── INPUT ──

From an optimization exercise on the open Yosys and OpenROAD flow, aimed at small area; shortcuts taken in it are not production practice.
Function was checked by simulation only, so behaviour that the tests miss may differ from the original.
Power is estimated from default activity; no workload was simulated.

## exp/maple
## user_logic
module user_logic
(
  IR_signal,
  Interrupt,
  Bus2IP_Clk,
  Bus2IP_Reset,
  Bus2IP_Data,
  Bus2IP_BE,
  Bus2IP_RdCE,
  Bus2IP_WrCE,
  IP2Bus_Data,
  IP2Bus_RdAck,
  IP2Bus_WrAck,
  IP2Bus_Error
);
For scale: ~97 flip-flops, ~81 I/O pins, roughly 4600 sq um of cells after synthesis.
clock: 10.0 ns
lec_check: 0
cap_margin: 20
core_margin: 2
core_utilization: 40
gpl_timing_driven: 0
slew_margin: 20
standard.sh (not shown) runs the stock make flow with config.mk's settings and CLKGATE_MAP_FILE= SYNTH_SCRIPT=/design/flow/synth_recipe.tcl, a recipe that flattens the netlist after the stock synthesis.
==> flow/flow/run.sh <==
#!/bin/bash
set -euo pipefail
cd "$(dirname "$0")/.."
bash standard.sh \
  BUFFER_PORTS_ARGS="-buffer_cell sky130_fd_sc_hd__buf_1" \
  CTS_ARGS="-sink_clustering_enable -repair_clock_nets -dont_use_dummy_load -sink_clustering_size 35 -sink_clustering_max_diameter 150 -buf_list sky130_fd_sc_hd__clkbuf_8" \
  finish > flow_make.log 2>&1
Modified inputs, exp/fjord compared to exp/maple
Settings: a deleted GPL_TIMING_DRIVEN that had been 0.
==> flow/flow/run.sh <==
#!/bin/bash
set -euo pipefail
cd "$(dirname "$0")/.."
bash standard.sh \
  BUFFER_PORTS_ARGS="-buffer_cell sky130_fd_sc_hd__buf_1" \
  CTS_ARGS="-sink_clustering_enable -repair_clock_nets -dont_use_dummy_load -buf_list sky130_fd_sc_hd__clkbuf_8" \
  finish > flow_make.log 2>&1
- Between exp/fjord and exp/maple, post-layout worst setup margin is higher for exp/fjord, exp/maple comes in under that.
- Y dimension of the die: exp/fjord vs exp/maple, no meaningful difference
- Changes observed in exp/fjord relative to exp/maple: worst ir drop on vdd has decreased; signed area change from the synthesized netlist to the final layout has decreased; number of detailed-routing iterations run before antenna repair has decreased; final net count has decreased; worst-case hold slack has increased.
- Compared exp/fjord vs exp/maple, and mean routed wirelength per cell is down in exp/fjord.
- Looking only at wire length reported by the detailed router, and setting everything else aside, the lower value of exp/fjord and exp/maple goes to exp/fjord.
- Slowest stage cell on the critical path = nor3b_1: exp/maple; slowest stage cell on the critical path = nor3b_2: exp/fjord
- exp/fjord vs. exp/maple: final design instance area without fill shrank by 100 sq um, post-detailed-placement cell area now smaller.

───

- TASK INSTRUCTIONS:
Above are records; repeat only the lines starting at the line with "lec_check: 0" and ending at the line with "- Changes observed", exactly as they appear, both included.

- RESULT:
lec_check: 0
cap_margin: 20
core_margin: 2
core_utilization: 40
gpl_timing_driven: 0
slew_margin: 20
standard.sh (not shown) runs the stock make flow with config.mk's settings and CLKGATE_MAP_FILE= SYNTH_SCRIPT=/design/flow/synth_recipe.tcl, a recipe that flattens the netlist after the stock synthesis.
==> flow/flow/run.sh <==
#!/bin/bash
set -euo pipefail
cd "$(dirname "$0")/.."
bash standard.sh \
  BUFFER_PORTS_ARGS="-buffer_cell sky130_fd_sc_hd__buf_1" \
  CTS_ARGS="-sink_clustering_enable -repair_clock_nets -dont_use_dummy_load -sink_clustering_size 35 -sink_clustering_max_diameter 150 -buf_list sky130_fd_sc_hd__clkbuf_8" \
  finish > flow_make.log 2>&1
Modified inputs, exp/fjord compared to exp/maple
Settings: a deleted GPL_TIMING_DRIVEN that had been 0.
==> flow/flow/run.sh <==
#!/bin/bash
set -euo pipefail
cd "$(dirname "$0")/.."
bash standard.sh \
  BUFFER_PORTS_ARGS="-buffer_cell sky130_fd_sc_hd__buf_1" \
  CTS_ARGS="-sink_clustering_enable -repair_clock_nets -dont_use_dummy_load -buf_list sky130_fd_sc_hd__clkbuf_8" \
  finish > flow_make.log 2>&1
- Between exp/fjord and exp/maple, post-layout worst setup margin is higher for exp/fjord, exp/maple comes in under that.
- Y dimension of the die: exp/fjord vs exp/maple, no meaningful difference
- Changes observed in exp/fjord relative to exp/maple: worst ir drop on vdd has decreased; signed area change from the synthesized netlist to the final layout has decreased; number of detailed-routing iterations run before antenna repair has decreased; final net count has decreased; worst-case hold slack has increased.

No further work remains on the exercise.